Wimbledon to scrap middle Sunday

Wimbledon will abandon its traditional rest day on the middle Sunday of the tournament from 2022.

The Grand Slam will instead be played over 14 consecutive days, with All England Lawn Tennis Club chairman Ian Hewitt saying this was possible because of better grass-court maintenance.

Organisers also revealed they are hoping to have fans at a minimum of 25% capacity this year.

Ticket prices will stay at 2020 levels, with prize money yet to be decided.

“We plan to deliver the best Championships possible in accordance with public safety. It will necessarily be different from Wimbledon as we know it,” Hewitt said.

A ‘new tradition’ for Wimbledon’

Wimbledon is the only one of the four Grand Slams where there is no play on the middle Sunday.

The rest day has meant that the Monday of the second week has always been very busy with all the men’s and women’s last-16 matches being held on the same day.

There has been play four times on the Sunday because of rain disruptions during the week, with the tournament opening its doors in 1991, 1997, 2004 and 2016 and enjoying a carnival-like atmosphere that is different to the other days.
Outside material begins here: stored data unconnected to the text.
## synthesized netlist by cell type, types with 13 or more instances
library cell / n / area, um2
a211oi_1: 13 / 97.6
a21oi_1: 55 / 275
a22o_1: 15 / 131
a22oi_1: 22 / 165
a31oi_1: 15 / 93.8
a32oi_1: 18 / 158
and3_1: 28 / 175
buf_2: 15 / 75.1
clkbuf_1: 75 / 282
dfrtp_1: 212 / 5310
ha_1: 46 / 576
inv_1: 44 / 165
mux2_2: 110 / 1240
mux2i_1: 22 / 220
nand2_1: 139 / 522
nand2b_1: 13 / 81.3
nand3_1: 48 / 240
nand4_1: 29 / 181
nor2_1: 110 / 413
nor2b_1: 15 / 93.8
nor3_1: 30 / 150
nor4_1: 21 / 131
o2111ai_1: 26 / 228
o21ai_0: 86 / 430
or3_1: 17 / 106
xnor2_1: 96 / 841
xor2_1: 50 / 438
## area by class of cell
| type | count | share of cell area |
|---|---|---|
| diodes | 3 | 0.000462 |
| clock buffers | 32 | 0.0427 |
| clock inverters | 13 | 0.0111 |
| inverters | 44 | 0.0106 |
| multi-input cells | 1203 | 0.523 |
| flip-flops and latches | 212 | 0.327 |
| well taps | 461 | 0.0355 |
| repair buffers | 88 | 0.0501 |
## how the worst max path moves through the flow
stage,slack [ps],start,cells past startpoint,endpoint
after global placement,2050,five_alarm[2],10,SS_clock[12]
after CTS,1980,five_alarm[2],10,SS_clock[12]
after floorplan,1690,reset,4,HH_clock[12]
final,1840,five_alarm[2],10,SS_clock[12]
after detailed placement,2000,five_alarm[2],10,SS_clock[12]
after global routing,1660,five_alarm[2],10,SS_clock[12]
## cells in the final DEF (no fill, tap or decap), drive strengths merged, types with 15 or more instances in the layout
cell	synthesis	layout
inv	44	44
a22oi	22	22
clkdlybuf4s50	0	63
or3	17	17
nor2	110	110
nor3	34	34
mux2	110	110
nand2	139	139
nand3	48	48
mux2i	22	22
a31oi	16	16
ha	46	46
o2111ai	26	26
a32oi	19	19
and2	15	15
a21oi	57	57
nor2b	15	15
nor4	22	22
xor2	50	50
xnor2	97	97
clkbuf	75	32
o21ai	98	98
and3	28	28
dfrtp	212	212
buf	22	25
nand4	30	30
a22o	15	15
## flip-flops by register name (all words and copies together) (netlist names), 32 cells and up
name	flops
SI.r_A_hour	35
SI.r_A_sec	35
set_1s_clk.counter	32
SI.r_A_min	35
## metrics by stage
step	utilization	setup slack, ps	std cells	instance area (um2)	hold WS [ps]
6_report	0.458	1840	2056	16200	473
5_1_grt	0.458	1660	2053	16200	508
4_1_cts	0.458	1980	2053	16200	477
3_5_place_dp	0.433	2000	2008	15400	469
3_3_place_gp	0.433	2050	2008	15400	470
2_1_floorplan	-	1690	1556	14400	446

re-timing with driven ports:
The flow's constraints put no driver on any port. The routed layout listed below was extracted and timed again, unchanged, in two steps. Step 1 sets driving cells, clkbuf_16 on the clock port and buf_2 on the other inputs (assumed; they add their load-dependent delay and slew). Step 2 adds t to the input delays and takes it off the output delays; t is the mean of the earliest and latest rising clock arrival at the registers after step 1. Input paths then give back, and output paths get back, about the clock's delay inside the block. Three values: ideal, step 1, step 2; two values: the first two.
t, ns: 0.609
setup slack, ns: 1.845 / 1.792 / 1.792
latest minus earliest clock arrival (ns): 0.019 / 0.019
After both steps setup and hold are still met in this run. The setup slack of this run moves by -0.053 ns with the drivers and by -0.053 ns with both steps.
All England Lawn Tennis Club chief executive Sally Bolton said Wimbledon wanted to find ways of preserving some of that atmosphere and was carrying out a public consultation to see what fans would like to see.

“Over time Wimbledon has continuously evolved to meet changing demands and behaviours of our fans – always changing, always staying the same is something we talk about often,” Bolton said.

“We want more of this wonderful event to be available to more people around the world to share in the joy of the Championships.

“Including Middle Sunday permanently in our schedule will allow us to do just that and become a new tradition which we hope we can become immensely proud of.

“It enables us to do more with the second Monday, which is known as ‘manic’ for good reason.”

The last-16 matches will be spread across the Sunday and Monday, with Bolton saying it would give players more of a platform for quality matches and offer fans a better chance to watch more of the action.